Collected data:
************
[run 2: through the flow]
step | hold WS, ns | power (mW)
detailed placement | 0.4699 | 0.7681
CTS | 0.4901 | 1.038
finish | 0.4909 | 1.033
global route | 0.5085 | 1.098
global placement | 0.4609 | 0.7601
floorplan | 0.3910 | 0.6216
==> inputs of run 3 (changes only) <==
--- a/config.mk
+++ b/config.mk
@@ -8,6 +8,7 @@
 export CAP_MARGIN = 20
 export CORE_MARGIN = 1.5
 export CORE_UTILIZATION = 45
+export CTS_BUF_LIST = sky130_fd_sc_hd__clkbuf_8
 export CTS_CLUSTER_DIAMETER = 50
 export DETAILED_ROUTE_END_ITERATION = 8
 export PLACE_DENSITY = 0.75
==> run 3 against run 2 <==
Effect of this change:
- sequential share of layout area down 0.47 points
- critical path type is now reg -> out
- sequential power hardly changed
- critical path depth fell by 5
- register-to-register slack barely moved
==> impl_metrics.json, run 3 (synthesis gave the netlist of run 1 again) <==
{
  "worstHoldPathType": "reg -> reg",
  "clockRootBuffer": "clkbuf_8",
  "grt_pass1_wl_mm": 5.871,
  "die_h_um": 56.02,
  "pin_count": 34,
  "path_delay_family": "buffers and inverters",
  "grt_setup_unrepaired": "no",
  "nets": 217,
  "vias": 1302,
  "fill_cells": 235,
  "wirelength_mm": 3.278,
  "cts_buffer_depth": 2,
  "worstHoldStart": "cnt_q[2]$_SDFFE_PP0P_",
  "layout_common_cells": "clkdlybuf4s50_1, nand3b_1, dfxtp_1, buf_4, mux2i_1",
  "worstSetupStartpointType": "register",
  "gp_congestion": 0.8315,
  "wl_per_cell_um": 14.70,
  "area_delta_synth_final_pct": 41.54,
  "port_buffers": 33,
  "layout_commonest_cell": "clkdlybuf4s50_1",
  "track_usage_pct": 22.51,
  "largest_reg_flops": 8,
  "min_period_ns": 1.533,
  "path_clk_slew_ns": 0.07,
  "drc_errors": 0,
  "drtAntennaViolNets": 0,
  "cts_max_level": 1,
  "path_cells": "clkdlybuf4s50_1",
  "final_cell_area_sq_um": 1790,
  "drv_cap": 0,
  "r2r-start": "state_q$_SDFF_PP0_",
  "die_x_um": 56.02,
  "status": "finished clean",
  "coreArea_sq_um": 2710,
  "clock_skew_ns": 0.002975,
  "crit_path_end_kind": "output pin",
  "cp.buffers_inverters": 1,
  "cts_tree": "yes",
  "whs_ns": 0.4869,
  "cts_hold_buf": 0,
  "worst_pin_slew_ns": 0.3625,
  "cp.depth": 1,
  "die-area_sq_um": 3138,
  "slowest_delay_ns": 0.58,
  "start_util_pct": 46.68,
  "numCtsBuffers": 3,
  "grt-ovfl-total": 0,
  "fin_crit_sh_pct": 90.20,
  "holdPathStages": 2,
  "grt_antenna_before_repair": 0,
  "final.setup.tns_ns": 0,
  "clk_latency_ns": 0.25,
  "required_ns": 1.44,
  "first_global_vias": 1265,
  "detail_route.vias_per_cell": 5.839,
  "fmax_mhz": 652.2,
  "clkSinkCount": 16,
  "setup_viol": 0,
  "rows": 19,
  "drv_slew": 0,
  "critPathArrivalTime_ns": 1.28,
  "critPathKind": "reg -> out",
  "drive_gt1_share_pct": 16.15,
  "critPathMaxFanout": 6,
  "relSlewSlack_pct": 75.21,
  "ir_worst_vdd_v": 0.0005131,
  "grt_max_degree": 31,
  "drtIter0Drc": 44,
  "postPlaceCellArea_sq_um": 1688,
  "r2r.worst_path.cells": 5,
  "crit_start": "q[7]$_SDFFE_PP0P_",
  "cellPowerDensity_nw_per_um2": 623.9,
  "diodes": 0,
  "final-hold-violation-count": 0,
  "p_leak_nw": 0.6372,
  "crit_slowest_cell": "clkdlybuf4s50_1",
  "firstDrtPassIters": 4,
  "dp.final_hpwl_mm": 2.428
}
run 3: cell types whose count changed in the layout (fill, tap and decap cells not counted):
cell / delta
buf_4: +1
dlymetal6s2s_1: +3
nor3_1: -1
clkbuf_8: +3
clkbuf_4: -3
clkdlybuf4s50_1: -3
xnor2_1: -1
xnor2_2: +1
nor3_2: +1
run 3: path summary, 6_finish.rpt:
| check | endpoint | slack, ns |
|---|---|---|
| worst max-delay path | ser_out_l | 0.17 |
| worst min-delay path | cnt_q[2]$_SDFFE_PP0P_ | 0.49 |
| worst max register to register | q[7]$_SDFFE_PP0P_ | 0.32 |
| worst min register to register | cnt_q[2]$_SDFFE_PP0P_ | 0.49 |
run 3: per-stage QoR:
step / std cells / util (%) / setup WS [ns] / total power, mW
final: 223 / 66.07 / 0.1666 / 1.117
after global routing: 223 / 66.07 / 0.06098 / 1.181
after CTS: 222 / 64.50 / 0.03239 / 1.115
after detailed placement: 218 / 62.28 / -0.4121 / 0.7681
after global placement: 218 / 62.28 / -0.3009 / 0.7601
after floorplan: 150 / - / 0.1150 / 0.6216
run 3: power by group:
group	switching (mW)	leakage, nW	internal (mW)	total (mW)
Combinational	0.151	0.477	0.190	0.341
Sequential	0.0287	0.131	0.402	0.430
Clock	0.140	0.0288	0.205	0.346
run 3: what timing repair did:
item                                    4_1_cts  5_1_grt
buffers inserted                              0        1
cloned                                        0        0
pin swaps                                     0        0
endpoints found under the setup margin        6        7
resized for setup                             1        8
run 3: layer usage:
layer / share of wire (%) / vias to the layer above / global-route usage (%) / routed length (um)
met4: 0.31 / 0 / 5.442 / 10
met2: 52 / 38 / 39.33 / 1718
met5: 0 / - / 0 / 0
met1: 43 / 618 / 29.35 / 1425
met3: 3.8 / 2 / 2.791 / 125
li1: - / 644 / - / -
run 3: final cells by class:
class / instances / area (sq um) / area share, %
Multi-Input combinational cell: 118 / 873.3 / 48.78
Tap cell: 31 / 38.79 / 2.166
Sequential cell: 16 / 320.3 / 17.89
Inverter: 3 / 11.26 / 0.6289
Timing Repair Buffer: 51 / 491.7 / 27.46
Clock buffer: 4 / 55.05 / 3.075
************
In the entries above, find the line with "resized for setup" and the line with "met1: 43 / 618 / 29.35 / 1425", then restate word for word both of them and every line between, with nothing more.

◆ TASK SOLUTION:
resized for setup                             1        8
run 3: layer usage:
layer / share of wire (%) / vias to the layer above / global-route usage (%) / routed length (um)
met4: 0.31 / 0 / 5.442 / 10
met2: 52 / 38 / 39.33 / 1718
met5: 0 / - / 0 / 0
met1: 43 / 618 / 29.35 / 1425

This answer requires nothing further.